DATA PROVIDED section start
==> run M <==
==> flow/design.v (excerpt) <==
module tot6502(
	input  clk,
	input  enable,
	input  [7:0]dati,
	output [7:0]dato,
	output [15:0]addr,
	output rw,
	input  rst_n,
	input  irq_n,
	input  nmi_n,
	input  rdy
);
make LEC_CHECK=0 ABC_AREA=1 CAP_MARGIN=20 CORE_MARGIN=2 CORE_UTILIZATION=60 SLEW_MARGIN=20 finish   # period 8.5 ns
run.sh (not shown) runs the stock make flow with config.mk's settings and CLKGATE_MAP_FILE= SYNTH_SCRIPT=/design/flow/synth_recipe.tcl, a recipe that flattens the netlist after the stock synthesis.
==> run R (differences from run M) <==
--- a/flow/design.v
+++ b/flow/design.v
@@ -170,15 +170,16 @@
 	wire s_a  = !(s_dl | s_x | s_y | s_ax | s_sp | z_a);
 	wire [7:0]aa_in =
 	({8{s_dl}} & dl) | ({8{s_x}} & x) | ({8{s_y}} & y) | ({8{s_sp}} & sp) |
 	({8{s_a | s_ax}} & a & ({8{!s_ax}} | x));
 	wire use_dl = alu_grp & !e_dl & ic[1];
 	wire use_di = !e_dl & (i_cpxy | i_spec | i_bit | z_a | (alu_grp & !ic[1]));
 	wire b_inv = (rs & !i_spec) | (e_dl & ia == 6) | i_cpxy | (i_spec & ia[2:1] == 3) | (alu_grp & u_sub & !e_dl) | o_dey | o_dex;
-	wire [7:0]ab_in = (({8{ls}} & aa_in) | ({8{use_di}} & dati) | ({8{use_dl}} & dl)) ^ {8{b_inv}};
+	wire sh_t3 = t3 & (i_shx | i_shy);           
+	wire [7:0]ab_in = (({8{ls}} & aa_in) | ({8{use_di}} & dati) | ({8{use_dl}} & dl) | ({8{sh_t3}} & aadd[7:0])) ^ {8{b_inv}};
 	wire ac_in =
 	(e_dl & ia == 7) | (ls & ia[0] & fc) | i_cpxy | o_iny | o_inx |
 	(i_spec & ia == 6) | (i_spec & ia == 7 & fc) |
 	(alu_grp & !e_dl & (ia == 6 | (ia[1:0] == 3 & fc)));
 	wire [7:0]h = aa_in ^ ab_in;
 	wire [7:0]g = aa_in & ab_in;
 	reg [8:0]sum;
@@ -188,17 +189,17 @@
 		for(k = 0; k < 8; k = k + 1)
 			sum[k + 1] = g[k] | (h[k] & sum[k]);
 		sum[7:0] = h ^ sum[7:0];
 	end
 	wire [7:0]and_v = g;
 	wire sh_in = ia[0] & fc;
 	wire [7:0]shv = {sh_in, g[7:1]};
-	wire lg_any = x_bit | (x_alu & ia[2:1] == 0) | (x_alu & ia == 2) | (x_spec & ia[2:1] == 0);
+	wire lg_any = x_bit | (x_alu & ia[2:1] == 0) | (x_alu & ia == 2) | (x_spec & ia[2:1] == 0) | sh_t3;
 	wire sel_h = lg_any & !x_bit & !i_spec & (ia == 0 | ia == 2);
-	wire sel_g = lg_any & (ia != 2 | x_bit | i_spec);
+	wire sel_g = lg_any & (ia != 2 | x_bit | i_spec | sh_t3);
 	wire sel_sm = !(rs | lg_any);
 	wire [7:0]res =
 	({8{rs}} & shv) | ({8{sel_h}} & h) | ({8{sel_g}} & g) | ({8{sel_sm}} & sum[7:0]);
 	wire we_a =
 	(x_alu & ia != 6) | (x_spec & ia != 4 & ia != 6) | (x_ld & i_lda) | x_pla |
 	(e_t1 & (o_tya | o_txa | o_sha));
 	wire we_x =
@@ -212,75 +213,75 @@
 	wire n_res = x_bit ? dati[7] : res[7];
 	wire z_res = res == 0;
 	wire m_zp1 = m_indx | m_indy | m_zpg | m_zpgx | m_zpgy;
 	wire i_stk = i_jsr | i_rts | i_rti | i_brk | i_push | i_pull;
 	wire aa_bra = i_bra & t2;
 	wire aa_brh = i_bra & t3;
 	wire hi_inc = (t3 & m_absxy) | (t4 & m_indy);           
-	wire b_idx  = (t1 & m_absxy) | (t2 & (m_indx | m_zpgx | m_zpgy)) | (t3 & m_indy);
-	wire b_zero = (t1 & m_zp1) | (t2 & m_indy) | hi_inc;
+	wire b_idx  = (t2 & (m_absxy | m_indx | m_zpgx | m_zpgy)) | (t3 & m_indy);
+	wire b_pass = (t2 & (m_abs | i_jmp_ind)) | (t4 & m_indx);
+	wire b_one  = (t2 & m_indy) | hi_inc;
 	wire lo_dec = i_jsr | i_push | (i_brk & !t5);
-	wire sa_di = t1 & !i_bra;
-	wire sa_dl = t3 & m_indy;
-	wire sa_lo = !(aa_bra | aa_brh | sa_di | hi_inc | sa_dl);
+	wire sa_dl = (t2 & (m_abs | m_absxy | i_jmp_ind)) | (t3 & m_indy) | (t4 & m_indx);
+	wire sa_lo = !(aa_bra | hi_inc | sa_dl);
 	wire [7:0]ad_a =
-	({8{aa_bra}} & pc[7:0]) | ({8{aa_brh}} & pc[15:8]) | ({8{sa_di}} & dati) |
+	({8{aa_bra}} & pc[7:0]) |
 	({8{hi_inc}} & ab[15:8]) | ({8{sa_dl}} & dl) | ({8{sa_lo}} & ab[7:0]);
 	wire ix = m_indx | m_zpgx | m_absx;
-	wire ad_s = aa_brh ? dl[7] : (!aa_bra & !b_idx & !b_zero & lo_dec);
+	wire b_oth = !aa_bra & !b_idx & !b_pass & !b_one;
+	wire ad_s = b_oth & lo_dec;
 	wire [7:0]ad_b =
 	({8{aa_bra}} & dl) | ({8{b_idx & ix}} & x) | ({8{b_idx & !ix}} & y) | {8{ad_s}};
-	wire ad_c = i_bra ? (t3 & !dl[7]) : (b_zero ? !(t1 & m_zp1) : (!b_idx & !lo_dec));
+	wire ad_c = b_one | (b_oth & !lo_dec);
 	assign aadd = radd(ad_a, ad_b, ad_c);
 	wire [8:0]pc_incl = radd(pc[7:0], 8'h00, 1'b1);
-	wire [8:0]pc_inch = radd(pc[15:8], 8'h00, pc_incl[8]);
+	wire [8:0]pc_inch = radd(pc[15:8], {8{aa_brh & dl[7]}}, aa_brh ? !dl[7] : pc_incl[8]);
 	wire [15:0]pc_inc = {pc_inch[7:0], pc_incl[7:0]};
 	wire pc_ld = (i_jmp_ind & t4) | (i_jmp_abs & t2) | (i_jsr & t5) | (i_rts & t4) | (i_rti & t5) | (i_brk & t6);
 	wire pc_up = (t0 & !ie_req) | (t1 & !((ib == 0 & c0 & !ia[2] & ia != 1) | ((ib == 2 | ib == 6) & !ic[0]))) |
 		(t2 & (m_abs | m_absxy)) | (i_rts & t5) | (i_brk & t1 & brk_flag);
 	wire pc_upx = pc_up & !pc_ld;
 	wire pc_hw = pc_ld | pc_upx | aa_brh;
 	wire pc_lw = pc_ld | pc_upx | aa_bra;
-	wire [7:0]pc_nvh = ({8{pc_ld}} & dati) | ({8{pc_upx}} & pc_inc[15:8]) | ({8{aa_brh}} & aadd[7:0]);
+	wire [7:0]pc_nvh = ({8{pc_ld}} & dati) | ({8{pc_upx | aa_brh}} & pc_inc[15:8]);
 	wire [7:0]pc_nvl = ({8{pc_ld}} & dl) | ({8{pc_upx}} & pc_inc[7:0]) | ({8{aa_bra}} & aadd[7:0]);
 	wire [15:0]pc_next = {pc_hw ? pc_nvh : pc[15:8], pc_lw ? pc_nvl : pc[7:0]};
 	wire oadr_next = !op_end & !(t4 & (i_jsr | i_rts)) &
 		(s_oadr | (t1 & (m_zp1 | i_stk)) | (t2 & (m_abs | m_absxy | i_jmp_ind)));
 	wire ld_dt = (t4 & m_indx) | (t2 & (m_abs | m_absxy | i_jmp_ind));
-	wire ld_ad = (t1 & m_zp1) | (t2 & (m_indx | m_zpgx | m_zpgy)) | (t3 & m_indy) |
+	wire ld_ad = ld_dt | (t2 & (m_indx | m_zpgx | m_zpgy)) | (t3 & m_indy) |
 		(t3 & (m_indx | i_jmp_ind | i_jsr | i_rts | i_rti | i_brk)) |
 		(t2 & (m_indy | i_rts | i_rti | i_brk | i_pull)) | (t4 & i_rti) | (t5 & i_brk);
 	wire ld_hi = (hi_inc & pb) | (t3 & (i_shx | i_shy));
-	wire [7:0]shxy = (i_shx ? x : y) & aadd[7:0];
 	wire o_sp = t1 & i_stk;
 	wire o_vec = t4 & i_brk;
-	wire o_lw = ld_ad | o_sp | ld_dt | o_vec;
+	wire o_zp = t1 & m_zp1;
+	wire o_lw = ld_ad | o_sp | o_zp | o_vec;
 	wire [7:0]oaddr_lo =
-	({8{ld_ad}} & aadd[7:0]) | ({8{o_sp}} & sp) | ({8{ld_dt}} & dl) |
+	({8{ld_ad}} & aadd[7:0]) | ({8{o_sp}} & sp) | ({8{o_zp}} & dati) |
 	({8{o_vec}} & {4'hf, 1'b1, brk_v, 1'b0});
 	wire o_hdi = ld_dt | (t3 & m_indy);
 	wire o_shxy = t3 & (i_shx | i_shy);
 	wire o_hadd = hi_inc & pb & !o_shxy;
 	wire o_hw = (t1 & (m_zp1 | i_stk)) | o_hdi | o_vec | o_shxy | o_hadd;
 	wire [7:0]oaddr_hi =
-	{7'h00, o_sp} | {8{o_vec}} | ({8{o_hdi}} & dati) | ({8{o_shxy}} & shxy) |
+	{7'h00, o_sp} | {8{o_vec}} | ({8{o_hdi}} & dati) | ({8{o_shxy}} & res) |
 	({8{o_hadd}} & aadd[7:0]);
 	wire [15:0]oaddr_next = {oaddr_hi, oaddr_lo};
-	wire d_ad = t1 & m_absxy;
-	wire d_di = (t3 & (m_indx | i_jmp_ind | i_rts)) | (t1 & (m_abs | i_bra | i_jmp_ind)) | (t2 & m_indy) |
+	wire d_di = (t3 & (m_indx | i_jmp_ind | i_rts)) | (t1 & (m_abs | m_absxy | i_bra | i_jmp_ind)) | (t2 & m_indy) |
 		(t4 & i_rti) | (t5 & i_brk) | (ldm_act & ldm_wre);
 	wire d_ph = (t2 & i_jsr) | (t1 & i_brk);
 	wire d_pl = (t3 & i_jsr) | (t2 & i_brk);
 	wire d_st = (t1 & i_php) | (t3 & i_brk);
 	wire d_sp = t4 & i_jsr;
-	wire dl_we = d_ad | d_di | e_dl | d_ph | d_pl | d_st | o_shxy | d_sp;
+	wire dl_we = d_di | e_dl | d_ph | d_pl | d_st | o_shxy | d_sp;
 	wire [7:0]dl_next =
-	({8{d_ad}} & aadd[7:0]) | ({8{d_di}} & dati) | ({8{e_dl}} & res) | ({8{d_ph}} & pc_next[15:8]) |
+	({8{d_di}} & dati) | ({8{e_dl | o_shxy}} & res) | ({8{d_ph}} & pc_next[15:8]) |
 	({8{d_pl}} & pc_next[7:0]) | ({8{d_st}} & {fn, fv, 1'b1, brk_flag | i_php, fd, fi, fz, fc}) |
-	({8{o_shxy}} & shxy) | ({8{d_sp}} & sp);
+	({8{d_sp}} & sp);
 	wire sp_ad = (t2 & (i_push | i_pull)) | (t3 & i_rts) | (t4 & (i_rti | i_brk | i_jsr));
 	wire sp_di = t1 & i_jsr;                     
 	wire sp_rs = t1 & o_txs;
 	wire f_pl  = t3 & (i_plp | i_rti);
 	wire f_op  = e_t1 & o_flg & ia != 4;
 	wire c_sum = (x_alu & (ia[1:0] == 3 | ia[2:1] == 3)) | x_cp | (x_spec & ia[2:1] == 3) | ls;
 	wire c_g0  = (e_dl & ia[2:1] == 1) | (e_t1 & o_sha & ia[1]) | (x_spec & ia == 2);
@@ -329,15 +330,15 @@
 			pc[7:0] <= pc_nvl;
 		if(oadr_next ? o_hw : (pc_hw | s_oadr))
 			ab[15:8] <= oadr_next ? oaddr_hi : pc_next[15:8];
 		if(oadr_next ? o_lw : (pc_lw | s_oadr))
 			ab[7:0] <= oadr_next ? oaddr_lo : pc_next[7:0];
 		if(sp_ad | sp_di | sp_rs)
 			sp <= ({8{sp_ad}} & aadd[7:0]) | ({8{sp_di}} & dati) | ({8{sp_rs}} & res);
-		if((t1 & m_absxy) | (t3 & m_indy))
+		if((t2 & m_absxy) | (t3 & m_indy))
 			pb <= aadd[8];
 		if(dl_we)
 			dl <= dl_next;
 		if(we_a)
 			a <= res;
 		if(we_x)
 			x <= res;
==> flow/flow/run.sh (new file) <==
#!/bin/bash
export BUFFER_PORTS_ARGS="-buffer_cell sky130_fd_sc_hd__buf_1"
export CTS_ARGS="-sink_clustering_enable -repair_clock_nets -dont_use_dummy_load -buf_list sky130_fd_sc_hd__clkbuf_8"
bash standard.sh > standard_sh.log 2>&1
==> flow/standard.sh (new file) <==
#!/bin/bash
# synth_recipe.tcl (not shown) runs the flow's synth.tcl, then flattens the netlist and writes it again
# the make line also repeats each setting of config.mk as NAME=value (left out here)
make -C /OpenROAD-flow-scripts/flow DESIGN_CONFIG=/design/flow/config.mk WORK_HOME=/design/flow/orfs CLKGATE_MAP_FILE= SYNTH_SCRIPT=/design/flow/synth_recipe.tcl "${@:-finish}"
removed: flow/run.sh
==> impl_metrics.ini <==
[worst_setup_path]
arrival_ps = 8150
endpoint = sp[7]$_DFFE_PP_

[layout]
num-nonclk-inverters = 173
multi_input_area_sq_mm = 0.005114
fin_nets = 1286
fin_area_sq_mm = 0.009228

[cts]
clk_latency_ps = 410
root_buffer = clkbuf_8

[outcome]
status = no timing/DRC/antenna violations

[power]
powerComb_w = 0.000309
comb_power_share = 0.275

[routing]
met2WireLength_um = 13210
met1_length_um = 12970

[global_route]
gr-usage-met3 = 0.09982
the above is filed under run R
DATA PROVIDED section end
For the string "radd", filter the data and copy out each line where it occurs.

## RESULT BELOW
 	assign aadd = radd(ad_a, ad_b, ad_c);
 	wire [8:0]pc_incl = radd(pc[7:0], 8'h00, 1'b1);
-	wire [8:0]pc_inch = radd(pc[15:8], 8'h00, pc_incl[8]);
+	wire [8:0]pc_inch = radd(pc[15:8], {8{aa_brh & dl[7]}}, aa_brh ? !dl[7] : pc_incl[8]);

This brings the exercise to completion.